• **AIM OF THE EXERCISE**
The stretch from the line with "1] - y_shifted;" through the line with "endgenerate" in the records below: write it out exactly, and nothing else.

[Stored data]
------------------------------------------------------------

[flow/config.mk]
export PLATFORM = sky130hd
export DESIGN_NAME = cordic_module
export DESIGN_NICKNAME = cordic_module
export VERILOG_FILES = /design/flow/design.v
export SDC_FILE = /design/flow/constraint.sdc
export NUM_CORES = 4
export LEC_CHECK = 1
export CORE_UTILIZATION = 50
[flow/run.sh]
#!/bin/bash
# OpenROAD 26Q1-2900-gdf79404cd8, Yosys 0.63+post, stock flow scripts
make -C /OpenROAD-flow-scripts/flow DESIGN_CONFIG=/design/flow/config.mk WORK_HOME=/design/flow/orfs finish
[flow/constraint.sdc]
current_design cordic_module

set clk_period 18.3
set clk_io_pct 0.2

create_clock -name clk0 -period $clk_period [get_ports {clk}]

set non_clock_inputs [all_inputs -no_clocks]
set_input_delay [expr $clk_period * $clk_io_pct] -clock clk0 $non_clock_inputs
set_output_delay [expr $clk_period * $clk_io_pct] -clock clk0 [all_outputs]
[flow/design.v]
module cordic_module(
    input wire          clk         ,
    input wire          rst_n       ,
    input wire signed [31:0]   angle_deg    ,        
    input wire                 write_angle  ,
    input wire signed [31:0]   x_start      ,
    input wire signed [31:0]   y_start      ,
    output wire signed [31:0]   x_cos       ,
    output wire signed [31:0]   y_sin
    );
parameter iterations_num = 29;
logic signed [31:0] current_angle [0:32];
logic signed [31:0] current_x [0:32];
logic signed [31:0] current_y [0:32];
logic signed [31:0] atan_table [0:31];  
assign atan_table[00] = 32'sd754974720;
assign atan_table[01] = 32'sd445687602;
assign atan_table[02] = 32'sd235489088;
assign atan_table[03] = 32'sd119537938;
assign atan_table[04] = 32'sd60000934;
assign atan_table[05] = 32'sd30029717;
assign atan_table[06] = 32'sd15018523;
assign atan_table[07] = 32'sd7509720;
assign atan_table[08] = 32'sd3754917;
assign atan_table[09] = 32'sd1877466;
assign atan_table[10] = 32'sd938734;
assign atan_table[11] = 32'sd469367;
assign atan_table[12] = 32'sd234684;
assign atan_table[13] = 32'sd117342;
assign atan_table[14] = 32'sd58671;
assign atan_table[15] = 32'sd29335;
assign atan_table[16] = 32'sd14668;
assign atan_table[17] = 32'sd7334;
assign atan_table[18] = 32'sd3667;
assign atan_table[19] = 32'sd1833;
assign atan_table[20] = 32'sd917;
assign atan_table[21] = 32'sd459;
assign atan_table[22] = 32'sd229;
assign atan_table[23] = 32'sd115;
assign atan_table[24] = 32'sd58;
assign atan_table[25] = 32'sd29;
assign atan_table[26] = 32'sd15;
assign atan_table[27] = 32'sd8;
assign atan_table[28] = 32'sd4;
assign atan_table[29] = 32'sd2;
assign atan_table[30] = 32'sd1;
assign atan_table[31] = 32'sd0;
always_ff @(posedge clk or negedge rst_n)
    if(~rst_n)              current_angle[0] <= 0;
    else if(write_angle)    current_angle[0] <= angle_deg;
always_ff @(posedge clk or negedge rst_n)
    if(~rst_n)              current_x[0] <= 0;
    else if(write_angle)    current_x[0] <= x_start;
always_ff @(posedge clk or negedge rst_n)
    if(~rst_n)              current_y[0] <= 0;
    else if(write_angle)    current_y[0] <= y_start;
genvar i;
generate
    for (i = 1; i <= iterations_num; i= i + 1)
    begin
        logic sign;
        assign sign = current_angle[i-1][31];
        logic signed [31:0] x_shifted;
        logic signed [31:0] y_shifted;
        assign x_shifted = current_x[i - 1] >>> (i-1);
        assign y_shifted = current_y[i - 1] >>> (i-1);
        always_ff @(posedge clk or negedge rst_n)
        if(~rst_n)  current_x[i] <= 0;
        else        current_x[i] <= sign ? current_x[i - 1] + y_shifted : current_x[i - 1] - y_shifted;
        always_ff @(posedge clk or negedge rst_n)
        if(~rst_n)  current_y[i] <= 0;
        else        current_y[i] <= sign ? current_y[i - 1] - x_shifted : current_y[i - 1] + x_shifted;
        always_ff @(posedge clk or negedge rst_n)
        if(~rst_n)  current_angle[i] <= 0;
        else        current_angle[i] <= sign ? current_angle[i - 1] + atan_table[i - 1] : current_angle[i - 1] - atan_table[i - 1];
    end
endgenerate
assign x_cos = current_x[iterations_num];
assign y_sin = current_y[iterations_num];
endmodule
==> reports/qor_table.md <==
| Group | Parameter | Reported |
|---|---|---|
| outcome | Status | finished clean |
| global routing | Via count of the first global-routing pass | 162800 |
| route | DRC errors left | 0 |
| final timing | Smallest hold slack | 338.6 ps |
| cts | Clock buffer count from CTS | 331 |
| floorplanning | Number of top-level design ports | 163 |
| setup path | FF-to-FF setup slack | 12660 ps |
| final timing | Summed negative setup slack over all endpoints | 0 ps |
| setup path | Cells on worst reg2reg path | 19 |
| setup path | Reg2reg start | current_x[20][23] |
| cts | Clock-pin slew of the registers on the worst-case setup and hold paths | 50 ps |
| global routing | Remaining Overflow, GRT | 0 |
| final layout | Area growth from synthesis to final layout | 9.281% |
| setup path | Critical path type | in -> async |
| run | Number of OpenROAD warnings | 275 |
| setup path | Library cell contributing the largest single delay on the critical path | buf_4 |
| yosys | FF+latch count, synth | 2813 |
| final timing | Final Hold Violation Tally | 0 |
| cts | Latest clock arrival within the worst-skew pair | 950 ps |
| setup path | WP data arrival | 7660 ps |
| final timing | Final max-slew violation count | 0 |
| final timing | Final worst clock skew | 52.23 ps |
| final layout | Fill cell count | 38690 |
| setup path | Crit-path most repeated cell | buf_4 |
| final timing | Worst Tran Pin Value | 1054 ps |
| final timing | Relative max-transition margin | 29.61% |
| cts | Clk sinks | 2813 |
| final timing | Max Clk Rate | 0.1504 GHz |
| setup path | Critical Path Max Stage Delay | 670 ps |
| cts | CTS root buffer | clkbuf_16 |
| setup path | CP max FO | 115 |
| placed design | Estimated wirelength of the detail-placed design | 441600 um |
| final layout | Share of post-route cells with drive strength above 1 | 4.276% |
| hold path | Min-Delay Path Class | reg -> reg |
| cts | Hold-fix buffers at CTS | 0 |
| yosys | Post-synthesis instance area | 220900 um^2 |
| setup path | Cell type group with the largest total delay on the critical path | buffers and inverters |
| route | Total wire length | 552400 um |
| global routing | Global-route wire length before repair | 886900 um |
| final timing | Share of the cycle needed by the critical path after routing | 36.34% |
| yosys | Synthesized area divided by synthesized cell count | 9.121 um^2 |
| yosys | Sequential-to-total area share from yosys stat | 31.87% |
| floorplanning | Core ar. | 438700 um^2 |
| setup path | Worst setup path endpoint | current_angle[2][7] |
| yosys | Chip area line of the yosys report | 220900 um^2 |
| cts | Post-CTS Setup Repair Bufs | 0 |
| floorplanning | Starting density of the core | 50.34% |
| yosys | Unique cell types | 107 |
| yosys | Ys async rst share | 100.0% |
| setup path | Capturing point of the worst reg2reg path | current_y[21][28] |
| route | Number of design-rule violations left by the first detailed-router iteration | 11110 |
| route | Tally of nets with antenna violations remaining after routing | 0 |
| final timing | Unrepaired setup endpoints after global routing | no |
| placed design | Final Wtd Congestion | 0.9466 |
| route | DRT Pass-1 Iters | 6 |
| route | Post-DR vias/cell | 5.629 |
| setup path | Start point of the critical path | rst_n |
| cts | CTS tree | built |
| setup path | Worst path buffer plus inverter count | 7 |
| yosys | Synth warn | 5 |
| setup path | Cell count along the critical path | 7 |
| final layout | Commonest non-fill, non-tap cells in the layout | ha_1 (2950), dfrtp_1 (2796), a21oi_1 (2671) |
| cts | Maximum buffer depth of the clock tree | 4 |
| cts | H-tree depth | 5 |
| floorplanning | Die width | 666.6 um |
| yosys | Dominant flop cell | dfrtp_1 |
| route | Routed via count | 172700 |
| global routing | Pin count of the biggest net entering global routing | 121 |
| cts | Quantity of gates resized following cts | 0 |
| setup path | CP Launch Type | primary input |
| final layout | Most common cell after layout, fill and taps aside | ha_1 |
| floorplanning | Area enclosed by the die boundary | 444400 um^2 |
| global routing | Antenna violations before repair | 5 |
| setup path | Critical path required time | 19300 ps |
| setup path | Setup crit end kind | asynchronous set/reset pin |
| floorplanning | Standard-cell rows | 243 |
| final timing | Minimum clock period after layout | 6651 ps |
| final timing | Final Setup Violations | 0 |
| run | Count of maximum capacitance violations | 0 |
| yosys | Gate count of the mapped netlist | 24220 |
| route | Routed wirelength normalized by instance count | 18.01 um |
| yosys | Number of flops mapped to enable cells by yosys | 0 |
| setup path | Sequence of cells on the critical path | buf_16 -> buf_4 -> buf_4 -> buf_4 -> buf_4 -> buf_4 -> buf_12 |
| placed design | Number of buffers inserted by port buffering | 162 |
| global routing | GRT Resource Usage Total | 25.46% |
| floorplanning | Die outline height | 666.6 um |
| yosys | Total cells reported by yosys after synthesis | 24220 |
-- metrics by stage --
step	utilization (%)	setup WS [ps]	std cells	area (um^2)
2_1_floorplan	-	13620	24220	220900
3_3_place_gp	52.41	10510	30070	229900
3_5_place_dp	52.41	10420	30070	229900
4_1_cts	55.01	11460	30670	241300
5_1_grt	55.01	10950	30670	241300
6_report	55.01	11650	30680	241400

------------------------------------------------------------

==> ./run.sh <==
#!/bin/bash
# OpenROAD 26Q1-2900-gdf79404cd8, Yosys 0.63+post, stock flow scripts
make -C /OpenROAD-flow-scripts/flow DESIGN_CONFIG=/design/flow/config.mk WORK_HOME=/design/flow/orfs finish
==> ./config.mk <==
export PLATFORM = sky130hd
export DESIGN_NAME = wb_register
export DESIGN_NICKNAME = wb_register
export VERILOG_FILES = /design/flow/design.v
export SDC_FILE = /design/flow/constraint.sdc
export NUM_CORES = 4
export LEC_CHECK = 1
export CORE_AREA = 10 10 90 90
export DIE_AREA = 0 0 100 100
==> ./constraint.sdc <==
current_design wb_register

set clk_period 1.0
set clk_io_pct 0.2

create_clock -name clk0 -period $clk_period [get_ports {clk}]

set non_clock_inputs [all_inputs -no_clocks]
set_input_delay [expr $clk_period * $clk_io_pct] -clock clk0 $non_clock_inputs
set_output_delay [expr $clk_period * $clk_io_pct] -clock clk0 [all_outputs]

------------------------------------------------------------

• **ANSWER AREA**
        else        current_x[i] <= sign ? current_x[i - 1] + y_shifted : current_x[i - 1] - y_shifted;
        always_ff @(posedge clk or negedge rst_n)
        if(~rst_n)  current_y[i] <= 0;
        else        current_y[i] <= sign ? current_y[i - 1] - x_shifted : current_y[i - 1] + x_shifted;
        always_ff @(posedge clk or negedge rst_n)
        if(~rst_n)  current_angle[i] <= 0;
        else        current_angle[i] <= sign ? current_angle[i - 1] + atan_table[i - 1] : current_angle[i - 1] - atan_table[i - 1];
    end
endgenerate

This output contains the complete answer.